Task item. Examine the entries and show every line in which the word "storage" is found.

Provided data.

____

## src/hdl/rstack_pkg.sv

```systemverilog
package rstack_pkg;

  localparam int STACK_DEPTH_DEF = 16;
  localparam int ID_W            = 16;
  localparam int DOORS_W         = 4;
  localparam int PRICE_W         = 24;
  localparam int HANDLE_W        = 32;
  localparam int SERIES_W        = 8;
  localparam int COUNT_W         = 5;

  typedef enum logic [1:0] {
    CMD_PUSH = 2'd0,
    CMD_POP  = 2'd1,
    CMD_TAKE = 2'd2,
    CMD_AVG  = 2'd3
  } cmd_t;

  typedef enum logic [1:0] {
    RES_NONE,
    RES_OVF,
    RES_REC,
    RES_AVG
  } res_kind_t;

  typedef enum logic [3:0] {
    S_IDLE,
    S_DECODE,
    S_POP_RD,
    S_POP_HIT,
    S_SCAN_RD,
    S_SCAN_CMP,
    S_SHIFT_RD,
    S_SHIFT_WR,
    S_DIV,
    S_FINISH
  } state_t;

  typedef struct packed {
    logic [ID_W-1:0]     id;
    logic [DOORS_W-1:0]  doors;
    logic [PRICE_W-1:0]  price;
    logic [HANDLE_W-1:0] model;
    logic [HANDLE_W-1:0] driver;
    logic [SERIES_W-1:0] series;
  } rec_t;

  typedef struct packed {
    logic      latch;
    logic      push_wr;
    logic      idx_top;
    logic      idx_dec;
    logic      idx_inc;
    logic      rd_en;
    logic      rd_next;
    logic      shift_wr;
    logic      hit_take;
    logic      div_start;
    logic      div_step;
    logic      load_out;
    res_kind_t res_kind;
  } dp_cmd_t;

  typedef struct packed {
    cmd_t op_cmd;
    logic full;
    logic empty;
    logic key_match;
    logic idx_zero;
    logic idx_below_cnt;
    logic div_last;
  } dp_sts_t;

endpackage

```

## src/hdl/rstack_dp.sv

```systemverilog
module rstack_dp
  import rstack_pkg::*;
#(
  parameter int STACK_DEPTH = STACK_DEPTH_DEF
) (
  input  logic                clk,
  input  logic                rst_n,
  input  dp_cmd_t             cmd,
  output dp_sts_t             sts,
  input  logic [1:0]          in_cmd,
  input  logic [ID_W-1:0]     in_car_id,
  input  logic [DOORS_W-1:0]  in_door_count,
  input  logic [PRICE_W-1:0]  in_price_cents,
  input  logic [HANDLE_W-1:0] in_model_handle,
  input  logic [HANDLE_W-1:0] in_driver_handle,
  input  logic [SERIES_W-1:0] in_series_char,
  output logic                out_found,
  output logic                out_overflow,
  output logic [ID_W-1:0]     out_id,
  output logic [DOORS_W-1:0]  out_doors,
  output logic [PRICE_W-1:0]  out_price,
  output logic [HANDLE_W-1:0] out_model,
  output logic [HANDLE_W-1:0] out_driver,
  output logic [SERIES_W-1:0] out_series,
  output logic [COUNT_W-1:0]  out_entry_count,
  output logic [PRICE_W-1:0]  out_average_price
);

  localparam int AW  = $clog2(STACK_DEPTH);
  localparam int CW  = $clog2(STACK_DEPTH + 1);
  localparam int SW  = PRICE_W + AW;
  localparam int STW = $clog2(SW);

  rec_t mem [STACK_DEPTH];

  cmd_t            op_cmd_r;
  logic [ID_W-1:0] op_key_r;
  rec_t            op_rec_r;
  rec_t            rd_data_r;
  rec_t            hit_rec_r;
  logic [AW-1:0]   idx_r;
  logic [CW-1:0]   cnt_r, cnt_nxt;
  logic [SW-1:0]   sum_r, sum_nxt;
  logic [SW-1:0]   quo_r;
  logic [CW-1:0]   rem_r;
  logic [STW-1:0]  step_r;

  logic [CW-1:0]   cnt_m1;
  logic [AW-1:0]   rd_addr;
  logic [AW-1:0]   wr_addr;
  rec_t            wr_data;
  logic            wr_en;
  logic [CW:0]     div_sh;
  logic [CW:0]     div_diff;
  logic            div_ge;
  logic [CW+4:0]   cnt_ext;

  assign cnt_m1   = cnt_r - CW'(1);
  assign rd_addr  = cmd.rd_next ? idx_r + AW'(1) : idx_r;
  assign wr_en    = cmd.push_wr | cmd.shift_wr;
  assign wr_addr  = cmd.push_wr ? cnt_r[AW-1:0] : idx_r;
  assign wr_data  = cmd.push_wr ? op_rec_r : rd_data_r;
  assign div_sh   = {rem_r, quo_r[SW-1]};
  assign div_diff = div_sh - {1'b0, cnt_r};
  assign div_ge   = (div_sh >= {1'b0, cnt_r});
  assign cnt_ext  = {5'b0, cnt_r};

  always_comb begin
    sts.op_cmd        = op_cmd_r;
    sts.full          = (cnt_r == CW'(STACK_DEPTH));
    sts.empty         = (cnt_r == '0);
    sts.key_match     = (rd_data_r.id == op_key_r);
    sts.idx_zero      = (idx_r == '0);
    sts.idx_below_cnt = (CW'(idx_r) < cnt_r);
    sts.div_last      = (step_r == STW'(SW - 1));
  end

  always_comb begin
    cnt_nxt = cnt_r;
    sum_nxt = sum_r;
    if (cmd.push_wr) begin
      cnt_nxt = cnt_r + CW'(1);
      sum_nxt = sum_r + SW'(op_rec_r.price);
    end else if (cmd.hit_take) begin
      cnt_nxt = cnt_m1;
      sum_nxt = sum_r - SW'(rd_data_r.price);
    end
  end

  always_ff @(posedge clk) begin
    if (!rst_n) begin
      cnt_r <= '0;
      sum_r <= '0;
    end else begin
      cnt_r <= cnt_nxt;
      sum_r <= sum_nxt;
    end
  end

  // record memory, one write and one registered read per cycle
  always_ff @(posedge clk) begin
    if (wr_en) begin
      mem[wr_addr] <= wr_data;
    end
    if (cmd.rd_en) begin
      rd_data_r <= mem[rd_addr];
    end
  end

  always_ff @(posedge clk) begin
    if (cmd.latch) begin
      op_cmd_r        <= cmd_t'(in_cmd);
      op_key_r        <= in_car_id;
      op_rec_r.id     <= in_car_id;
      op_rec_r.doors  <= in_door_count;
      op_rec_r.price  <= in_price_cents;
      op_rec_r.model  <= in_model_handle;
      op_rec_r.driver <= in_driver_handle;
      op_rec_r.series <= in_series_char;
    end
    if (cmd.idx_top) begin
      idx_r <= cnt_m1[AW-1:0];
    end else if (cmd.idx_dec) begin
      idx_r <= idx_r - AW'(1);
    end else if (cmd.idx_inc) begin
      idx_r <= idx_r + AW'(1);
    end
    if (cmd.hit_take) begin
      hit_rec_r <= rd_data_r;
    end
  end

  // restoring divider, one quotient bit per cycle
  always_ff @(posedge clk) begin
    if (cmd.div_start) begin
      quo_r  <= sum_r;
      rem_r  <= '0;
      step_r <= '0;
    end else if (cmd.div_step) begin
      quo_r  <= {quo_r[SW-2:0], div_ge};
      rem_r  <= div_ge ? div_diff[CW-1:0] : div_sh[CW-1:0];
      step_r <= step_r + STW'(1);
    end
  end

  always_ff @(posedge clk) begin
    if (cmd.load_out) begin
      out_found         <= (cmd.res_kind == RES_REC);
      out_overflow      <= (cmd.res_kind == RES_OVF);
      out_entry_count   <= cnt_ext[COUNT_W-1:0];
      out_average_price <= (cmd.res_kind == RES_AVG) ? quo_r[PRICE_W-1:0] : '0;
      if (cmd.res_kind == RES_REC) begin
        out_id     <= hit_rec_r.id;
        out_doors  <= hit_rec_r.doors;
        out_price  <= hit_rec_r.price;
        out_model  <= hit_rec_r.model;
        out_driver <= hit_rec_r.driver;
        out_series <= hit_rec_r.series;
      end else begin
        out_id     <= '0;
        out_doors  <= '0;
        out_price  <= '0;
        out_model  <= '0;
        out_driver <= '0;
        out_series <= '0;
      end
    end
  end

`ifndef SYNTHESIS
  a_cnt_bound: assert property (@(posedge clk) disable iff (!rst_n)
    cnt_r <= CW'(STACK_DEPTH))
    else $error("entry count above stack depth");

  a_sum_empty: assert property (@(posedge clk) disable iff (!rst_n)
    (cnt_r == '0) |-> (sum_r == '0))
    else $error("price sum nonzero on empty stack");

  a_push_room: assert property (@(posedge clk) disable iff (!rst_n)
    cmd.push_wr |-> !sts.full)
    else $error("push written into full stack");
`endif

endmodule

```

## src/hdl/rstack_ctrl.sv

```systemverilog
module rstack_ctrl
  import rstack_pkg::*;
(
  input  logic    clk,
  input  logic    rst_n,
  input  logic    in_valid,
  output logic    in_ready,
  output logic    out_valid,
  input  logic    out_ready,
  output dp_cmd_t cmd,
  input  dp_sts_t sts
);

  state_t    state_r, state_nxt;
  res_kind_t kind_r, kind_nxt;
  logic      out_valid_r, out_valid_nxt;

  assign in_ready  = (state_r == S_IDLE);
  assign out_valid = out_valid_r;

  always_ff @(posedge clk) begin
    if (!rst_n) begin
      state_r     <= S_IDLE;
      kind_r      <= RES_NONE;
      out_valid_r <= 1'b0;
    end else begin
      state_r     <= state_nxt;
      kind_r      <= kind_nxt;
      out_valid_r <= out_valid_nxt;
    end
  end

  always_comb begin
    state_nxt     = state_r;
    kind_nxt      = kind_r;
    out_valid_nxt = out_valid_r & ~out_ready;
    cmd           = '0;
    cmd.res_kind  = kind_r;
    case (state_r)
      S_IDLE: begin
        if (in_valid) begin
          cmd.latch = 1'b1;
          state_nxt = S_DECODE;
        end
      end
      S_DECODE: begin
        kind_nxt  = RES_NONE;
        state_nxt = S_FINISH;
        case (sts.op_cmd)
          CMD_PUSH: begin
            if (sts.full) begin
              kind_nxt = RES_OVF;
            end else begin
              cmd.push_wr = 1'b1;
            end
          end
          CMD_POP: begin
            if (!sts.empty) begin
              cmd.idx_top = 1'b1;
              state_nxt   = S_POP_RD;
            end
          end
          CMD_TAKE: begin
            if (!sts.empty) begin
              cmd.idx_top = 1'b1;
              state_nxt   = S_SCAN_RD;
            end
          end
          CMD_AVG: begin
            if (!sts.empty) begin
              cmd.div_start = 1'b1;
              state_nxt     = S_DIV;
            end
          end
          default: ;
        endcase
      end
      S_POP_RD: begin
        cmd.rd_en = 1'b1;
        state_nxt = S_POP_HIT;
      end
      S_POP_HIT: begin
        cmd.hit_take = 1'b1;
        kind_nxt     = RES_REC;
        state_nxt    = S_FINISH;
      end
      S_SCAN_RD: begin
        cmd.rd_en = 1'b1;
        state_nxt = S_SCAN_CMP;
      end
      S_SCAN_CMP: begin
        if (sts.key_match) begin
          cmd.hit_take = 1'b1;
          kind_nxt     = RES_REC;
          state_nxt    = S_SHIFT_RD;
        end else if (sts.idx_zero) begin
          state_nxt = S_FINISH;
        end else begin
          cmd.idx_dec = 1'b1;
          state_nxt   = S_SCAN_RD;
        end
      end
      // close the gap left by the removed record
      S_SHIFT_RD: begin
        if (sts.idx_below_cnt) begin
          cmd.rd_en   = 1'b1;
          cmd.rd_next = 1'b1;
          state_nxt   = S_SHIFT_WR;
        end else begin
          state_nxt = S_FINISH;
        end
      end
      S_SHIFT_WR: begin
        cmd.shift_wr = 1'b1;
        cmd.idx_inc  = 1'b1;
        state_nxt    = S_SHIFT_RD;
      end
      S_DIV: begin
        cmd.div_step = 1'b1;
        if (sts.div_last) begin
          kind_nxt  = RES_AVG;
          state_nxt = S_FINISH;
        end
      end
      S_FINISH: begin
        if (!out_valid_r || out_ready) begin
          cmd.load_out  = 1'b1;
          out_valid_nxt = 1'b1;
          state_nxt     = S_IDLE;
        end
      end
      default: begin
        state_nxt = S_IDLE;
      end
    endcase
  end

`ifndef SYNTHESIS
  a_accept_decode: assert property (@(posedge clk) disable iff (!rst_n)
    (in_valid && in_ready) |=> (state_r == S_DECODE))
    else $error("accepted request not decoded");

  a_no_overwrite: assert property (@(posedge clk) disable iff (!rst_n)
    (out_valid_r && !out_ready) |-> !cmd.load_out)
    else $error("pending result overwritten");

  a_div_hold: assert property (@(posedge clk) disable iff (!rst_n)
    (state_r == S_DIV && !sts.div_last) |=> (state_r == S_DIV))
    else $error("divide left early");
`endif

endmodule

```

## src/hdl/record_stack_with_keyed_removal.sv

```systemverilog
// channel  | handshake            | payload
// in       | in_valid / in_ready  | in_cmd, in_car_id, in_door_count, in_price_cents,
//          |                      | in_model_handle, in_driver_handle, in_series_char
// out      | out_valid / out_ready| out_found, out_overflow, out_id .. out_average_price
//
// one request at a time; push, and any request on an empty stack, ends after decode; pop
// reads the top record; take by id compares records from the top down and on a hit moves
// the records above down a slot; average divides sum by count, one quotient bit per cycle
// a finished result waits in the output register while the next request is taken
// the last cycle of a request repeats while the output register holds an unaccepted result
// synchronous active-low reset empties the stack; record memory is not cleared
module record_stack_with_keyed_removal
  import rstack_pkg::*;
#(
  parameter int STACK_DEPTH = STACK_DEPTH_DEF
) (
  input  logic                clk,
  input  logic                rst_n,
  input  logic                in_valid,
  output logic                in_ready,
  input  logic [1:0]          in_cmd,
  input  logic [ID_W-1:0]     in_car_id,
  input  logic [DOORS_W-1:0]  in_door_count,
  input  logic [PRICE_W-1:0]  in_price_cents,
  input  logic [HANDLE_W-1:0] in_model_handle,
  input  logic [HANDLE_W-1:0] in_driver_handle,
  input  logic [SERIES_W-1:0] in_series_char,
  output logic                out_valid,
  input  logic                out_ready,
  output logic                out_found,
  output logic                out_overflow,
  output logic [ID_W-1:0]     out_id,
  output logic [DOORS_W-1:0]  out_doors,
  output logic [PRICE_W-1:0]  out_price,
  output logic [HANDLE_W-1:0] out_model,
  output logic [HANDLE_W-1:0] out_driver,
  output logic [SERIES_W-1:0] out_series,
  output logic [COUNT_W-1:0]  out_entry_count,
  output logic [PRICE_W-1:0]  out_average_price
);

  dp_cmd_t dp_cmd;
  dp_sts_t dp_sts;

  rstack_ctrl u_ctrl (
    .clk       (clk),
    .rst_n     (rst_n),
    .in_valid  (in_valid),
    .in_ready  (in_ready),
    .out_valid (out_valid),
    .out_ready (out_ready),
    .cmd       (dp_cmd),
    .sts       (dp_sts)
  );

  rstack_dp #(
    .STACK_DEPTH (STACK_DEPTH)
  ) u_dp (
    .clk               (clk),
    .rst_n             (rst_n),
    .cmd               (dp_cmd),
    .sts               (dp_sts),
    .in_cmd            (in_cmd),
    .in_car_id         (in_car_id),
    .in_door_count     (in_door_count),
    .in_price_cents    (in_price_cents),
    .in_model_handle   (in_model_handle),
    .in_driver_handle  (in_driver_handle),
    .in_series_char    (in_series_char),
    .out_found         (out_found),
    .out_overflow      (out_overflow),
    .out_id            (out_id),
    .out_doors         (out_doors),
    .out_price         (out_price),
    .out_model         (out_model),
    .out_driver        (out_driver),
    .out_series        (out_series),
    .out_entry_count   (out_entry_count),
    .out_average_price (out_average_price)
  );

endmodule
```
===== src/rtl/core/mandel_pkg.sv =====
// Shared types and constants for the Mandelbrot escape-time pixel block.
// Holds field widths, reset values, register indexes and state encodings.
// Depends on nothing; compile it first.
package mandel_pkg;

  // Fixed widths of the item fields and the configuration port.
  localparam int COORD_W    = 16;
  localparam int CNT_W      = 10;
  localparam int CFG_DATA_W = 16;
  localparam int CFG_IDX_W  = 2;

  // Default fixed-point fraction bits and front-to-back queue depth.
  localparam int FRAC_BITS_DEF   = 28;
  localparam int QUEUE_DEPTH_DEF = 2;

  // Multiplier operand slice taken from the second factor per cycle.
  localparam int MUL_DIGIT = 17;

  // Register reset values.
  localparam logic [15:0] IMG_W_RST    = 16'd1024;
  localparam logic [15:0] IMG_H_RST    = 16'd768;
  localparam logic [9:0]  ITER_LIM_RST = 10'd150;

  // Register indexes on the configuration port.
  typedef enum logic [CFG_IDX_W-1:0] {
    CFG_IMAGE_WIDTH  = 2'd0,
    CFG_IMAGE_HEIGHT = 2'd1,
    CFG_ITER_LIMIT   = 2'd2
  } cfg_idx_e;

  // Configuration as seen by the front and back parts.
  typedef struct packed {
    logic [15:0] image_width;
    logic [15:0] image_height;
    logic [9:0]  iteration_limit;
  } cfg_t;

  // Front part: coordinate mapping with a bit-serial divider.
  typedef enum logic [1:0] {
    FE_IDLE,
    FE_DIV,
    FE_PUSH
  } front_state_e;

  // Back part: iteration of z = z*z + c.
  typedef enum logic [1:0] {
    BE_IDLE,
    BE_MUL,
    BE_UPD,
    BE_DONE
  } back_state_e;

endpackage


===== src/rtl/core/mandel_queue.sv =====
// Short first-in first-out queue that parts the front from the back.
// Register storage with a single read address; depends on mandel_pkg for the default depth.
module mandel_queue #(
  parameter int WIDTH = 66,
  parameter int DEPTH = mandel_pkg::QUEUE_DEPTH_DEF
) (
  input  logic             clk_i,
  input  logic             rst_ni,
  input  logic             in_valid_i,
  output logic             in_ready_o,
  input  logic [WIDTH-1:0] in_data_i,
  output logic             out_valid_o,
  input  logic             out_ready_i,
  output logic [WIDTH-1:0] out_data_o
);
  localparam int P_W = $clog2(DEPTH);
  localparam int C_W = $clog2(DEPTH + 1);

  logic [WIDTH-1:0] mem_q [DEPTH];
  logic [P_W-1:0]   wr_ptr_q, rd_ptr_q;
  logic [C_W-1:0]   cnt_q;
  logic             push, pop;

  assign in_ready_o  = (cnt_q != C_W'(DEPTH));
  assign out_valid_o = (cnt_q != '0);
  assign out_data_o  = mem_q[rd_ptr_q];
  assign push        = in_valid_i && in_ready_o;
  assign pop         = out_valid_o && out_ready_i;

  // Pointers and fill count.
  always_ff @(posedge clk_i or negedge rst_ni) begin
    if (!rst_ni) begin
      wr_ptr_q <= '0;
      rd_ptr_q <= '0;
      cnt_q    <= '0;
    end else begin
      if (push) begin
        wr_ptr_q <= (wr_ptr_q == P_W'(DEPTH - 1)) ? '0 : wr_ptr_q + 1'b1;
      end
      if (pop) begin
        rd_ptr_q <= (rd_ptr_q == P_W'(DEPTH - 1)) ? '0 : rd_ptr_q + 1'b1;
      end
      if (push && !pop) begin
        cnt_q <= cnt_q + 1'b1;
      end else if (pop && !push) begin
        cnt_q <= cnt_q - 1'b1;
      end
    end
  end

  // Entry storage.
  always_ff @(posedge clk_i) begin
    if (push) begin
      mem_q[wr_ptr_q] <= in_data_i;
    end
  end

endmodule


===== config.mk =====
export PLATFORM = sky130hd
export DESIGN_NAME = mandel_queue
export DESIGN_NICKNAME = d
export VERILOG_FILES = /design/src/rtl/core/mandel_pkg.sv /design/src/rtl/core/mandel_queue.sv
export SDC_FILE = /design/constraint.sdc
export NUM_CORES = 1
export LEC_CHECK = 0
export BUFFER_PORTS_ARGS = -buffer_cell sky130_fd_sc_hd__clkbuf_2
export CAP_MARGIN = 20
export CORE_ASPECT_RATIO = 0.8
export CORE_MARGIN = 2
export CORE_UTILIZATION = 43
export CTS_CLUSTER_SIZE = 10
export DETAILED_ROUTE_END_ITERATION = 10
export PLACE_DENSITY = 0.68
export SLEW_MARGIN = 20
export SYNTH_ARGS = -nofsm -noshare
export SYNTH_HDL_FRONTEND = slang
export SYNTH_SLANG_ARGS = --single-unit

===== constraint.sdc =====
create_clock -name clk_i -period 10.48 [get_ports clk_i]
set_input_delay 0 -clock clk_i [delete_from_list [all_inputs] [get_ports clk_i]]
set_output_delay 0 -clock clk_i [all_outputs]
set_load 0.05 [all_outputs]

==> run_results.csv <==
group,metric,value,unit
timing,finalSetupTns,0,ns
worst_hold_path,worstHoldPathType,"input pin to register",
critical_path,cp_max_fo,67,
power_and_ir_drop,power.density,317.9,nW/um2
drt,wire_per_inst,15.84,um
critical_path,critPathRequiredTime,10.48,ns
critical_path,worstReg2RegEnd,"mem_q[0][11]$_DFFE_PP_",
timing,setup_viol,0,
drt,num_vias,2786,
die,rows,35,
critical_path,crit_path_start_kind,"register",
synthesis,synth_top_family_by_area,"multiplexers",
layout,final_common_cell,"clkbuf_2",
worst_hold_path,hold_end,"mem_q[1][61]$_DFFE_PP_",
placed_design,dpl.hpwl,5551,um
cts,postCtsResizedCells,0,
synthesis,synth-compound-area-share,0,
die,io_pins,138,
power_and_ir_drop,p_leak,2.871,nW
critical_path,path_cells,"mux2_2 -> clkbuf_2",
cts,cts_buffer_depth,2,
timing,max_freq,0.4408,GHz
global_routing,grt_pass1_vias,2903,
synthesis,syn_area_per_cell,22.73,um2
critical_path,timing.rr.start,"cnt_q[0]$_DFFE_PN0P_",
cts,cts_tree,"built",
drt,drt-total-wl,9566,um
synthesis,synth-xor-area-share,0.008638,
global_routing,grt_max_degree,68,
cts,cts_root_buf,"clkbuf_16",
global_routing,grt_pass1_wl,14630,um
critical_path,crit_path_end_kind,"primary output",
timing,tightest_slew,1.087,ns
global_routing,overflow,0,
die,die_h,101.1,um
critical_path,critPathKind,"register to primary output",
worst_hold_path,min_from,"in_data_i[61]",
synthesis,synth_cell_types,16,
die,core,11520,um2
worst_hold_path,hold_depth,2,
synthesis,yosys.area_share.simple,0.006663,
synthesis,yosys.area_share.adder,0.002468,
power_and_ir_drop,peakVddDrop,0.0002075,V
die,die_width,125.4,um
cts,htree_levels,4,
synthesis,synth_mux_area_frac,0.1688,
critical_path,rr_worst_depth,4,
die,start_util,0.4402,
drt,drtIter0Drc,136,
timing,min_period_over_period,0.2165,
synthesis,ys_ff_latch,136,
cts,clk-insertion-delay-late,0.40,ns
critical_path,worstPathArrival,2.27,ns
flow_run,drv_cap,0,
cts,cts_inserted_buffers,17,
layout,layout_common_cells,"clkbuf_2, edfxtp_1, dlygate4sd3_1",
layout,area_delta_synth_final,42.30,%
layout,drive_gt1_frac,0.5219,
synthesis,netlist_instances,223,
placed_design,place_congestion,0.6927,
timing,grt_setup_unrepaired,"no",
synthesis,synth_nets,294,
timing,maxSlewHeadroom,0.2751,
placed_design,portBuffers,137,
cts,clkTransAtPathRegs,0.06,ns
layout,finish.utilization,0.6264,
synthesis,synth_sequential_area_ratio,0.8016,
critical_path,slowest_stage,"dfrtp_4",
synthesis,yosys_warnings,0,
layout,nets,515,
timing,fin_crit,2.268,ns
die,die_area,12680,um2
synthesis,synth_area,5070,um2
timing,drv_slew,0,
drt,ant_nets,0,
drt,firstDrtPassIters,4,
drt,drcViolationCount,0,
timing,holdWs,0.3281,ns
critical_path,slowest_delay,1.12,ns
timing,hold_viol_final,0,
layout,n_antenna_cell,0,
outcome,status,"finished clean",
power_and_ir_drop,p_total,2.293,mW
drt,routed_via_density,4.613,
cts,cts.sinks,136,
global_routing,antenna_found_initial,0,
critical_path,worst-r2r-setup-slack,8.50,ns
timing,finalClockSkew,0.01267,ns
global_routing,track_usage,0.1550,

____

Response to the exercise.
// Register storage with a single read address; depends on mandel_pkg for the default depth.
  // Entry storage.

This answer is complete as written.